THE VOICES OF THE STREET.

Wisdom crieth without, she uttereth her voice in the streets. -Prov. i: 20.

We are all ready to listen to the voices of nature-the voices of the mountain, the voices of the sea, the voices of the storm, the voices of the star. As in some of the cathedrals in Europe, there is an organ at either end of the building, and the one instrument responds musically to the other, so in the great cathedral of nature, day responds to day, and night to night, and flower to flower, and star to star, in the great harmonies of the universe. The spring time is an evangelist in blossoms preaching of God's love; and the winter is a prophet-white bearded-denouncing woe against our sins. We are all ready to listen to the voices of nature; but how few of us learn anything from the voices of the noisy and dusty street.
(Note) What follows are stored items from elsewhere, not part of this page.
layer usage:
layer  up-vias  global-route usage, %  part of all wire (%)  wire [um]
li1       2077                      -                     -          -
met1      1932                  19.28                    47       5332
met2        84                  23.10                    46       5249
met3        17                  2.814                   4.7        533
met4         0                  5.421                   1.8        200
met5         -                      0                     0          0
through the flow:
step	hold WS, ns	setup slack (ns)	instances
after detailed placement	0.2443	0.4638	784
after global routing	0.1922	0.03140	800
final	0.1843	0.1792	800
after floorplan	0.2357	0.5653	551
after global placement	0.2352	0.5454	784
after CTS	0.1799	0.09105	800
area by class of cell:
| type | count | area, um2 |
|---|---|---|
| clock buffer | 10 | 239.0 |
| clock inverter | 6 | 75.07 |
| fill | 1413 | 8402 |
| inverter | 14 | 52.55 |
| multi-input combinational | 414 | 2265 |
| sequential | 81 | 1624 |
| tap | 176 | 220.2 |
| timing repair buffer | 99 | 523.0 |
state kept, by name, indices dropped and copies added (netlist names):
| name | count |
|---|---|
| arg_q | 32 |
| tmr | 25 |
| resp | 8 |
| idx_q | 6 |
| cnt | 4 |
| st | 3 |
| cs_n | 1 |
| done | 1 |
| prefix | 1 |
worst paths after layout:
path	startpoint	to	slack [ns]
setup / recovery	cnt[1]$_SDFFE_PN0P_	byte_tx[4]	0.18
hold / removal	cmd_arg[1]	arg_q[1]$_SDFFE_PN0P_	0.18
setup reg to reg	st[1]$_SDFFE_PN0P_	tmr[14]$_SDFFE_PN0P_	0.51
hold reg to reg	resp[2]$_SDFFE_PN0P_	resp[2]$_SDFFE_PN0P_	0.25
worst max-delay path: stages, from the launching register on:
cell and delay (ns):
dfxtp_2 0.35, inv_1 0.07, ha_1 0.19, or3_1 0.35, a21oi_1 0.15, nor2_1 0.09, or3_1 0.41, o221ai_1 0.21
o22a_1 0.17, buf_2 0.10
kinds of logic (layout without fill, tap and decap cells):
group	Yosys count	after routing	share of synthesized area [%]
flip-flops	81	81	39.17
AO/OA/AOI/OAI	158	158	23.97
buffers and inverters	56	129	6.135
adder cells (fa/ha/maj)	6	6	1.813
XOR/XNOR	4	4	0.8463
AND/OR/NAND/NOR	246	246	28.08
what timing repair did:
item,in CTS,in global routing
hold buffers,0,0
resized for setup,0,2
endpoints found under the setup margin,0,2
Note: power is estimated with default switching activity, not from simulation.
## config.mk

```make
export PLATFORM = sky130hd
export DESIGN_NAME = pclk_gen
export DESIGN_NICKNAME = d
export VERILOG_FILES = /design/src/rtl/pclk_pkg.sv /design/src/rtl/pclk_mode_sel.sv /design/src/rtl/pclk_span_ctr.sv /design/src/rtl/pclk_level_reg.sv /design/src/rtl/pclk_gen.sv
export SDC_FILE = /design/constraint.sdc
export NUM_CORES = 1
export LEC_CHECK = 0
export BUFFER_PORTS_ARGS = -buffer_cell sky130_fd_sc_hd__clkbuf_2
export CAP_MARGIN = 20
export CORE_MARGIN = 2
export CORE_UTILIZATION = 50
export DETAILED_ROUTE_END_ITERATION = 8
export PLACE_DENSITY = 0.8
export SLEW_MARGIN = 10
export SYNTH_ARGS = -nofsm -noshare
export SYNTH_HDL_FRONTEND = slang
export SYNTH_SLANG_ARGS = --single-unit
export TNS_END_PERCENT = 20
```

## constraint.sdc

```tcl
create_clock -name clk_i -period 2.4 [get_ports clk_i]
set_input_delay 0.12 -clock clk_i [delete_from_list [all_inputs] [get_ports clk_i]]
set_output_delay 0.12 -clock clk_i [all_outputs]
set_load 0.01 [all_outputs]
```
==> src/rtl/spwm_carrier.sv <==
module spwm_carrier
  import spwm_pkg::*;
#(
  parameter int CNT_W = 8
) (
  input  logic             clk,
  input  logic             rst_n,
  input  logic             tick_i,
  output logic [CNT_W-1:0] carrier_o,
  output logic             cyc_end_o
);
  localparam logic [CNT_W-1:0] CMAX = {CNT_W{1'b1}};

  logic [CNT_W-1:0] car_q;
  dir_e             dir_q;

  assign carrier_o = car_q;
  assign cyc_end_o = tick_i && (dir_q == DIR_DOWN) && (car_q == CNT_W'(1));

  always_ff @(posedge clk or negedge rst_n) begin
    if (!rst_n) begin
      car_q <= '0;
      dir_q <= DIR_UP;
    end else if (tick_i) begin
      if (dir_q == DIR_UP) begin
        car_q <= car_q + CNT_W'(1);
        if (car_q == CMAX - CNT_W'(1)) dir_q <= DIR_DOWN;
      end else begin
        car_q <= car_q - CNT_W'(1);
        if (car_q == CNT_W'(1)) dir_q <= DIR_UP;
      end
    end
  end
endmodule
--- src/rtl/chg_sat_acc.sv ---
module chg_sat_acc
    import chg_pkg::*;
(
    input  logic             clk,
    input  logic             rst_n,
    input  logic             step_up,
    input  logic             step_dn,
    input  logic             wr_en,
    input  logic [ACC_W-1:0] wr_data,
    input  logic             force_full,
    output logic [ACC_W-1:0] acc,
    output logic             limit
);
    localparam logic [ACC_W-1:0] TOP = '1;
    localparam logic [ACC_W-1:0] BOT = '0;
    localparam logic [ACC_W-1:0] MID = {1'b0, {(ACC_W-1){1'b1}}};

    acc_state_t st_d, st_q;

    always_comb begin
        st_d = st_q;
        if (force_full) begin
            st_d.acc   = TOP;
            st_d.limit = 1'b0;
        end else if (wr_en) begin
            st_d.acc   = wr_data;
            st_d.limit = 1'b0;
        end else if (step_up) begin
            st_d.acc   = (st_q.acc == TOP) ? TOP : st_q.acc + ACC_W'(1);
            st_d.limit = (st_d.acc == TOP);
        end else if (step_dn) begin
            st_d.acc   = (st_q.acc == BOT) ? BOT : st_q.acc - ACC_W'(1);
            st_d.limit = (st_d.acc == BOT);
        end
    end

    always_ff @(posedge clk or negedge rst_n) begin
        if (!rst_n) begin
            st_q.acc   <= MID;
            st_q.limit <= 1'b0;
        end else begin
            st_q <= st_d;
        end
    end

    assign acc   = st_q.acc;
    assign limit = st_q.limit;
endmodule

--- src/rtl/chg_window.sv ---
module chg_window
    import chg_pkg::*;
(
    input  logic             clk,
    input  logic             rst_n,
    input  logic [ACC_W-1:0] acc,
    input  logic             hi_wr_en,
    input  logic [ACC_W-1:0] hi_wr_data,
    input  logic             lo_wr_en,
    input  logic [ACC_W-1:0] lo_wr_data,
    output logic [ACC_W-1:0] hi_thr,
    output logic [ACC_W-1:0] lo_thr,
    output logic             above,
    output logic             below
);
    win_state_t st_d, st_q;

    always_comb begin
        st_d       = st_q;
        st_d.above = (acc > st_q.hi);
        st_d.below = (acc < st_q.lo);
        if (hi_wr_en) st_d.hi = hi_wr_data;
        if (lo_wr_en) st_d.lo = lo_wr_data;
    end

    always_ff @(posedge clk or negedge rst_n) begin
        if (!rst_n) begin
            st_q.hi    <= '1;
            st_q.lo    <= '0;
            st_q.above <= 1'b0;
            st_q.below <= 1'b0;
        end else begin
            st_q <= st_d;
        end
    end

    assign hi_thr = st_q.hi;
    assign lo_thr = st_q.lo;
    assign above  = st_q.above;
    assign below  = st_q.below;
endmodule

--- src/rtl/chg_accum.sv ---
module chg_accum
    import chg_pkg::*;
(
    input  logic             clk,
    input  logic             rst_n,
    input  logic             step_valid,
    input  logic             step_dir,
    input  logic [SEL_W-1:0] scale_sel,
    input  logic             halt,
    input  logic             cc_enable,
    input  logic             cc_level,
    input  logic             acc_wr_en,
    input  logic [ACC_W-1:0] acc_wr_data,
    input  logic             hi_wr_en,
    input  logic [ACC_W-1:0] hi_wr_data,
    input  logic             lo_wr_en,
    input  logic [ACC_W-1:0] lo_wr_data,
    output logic [ACC_W-1:0] acc_value,
    output logic             limit_flag,
    output logic             above_hi,
    output logic             below_lo
);
    logic             step_up;
    logic             step_dn;
    logic             cc_force;
    logic [ACC_W-1:0] hi_thr;
    logic [ACC_W-1:0] lo_thr;

    assign cc_force = cc_enable & cc_level;

    chg_prescale #(.SEL_W(SEL_W)) u_pre (
        .clk    (clk),
        .rst_n  (rst_n),
        .pulse  (step_valid),
        .up     (step_dir),
        .halt   (halt),
        .sel    (scale_sel),
        .carry  (step_up),
        .borrow (step_dn)
    );

    chg_sat_acc u_acc (
        .clk        (clk),
        .rst_n      (rst_n),
        .step_up    (step_up),
        .step_dn    (step_dn),
        .wr_en      (acc_wr_en),
        .wr_data    (acc_wr_data),
        .force_full (cc_force),
        .acc        (acc_value),
        .limit      (limit_flag)
    );

    chg_window u_win (
        .clk        (clk),
        .rst_n      (rst_n),
        .acc        (acc_value),
        .hi_wr_en   (hi_wr_en),
        .hi_wr_data (hi_wr_data),
        .lo_wr_en   (lo_wr_en),
        .lo_wr_data (lo_wr_data),
        .hi_thr     (hi_thr),
        .lo_thr     (lo_thr),
        .above      (above_hi),
        .below      (below_lo)
    );
endmodule

--- config.mk ---
export PLATFORM = sky130hd
export DESIGN_NAME = chg_accum
export DESIGN_NICKNAME = d
export VERILOG_FILES = /design/src/rtl/chg_pkg.sv /design/src/rtl/chg_prescale.sv /design/src/rtl/chg_sat_acc.sv /design/src/rtl/chg_window.sv /design/src/rtl/chg_accum.sv
export SDC_FILE = /design/constraint.sdc
export NUM_CORES = 1
export LEC_CHECK = 0
export ABC_CLOCK_PERIOD_IN_PS = 3300
export BUFFER_PORTS_ARGS = -buffer_cell sky130_fd_sc_hd__buf_4
export CAP_MARGIN = 20
export CORE_MARGIN = 2
export CORE_UTILIZATION = 50
export DETAILED_ROUTE_END_ITERATION = 8
export HOLD_SLACK_MARGIN = 0.1
export PLACE_DENSITY = 0.81
export SLEW_MARGIN = 20
export SYNTH_ARGS = -nofsm -noshare
export SYNTH_HDL_FRONTEND = slang
export SYNTH_SLANG_ARGS = --single-unit
--- constraint.sdc ---
create_clock -name clk -period 3.3 [get_ports clk]
set_input_delay 0.165 -clock clk [delete_from_list [all_inputs] [get_ports clk]]
set_output_delay 0.165 -clock clk [all_outputs]
set_load 0.01 [all_outputs]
You go to your mechanism, and to your work, and to your merchandise, and you come back again—and often with how different a heart you pass through the streets. Are there no things for us to learn from these pavements over which we pass? Are there no tufte of truth growing up between these cobblestones? beaten with the feet of toil, and pain, and pleasure, the slow tread of old age, and the quick step of childhood? Aye, there are great harvests to be reaped; and this morning I thrust in the sickle because the harvest is ripe. "Wisdom crieth without, she uttereth her voice in the streets."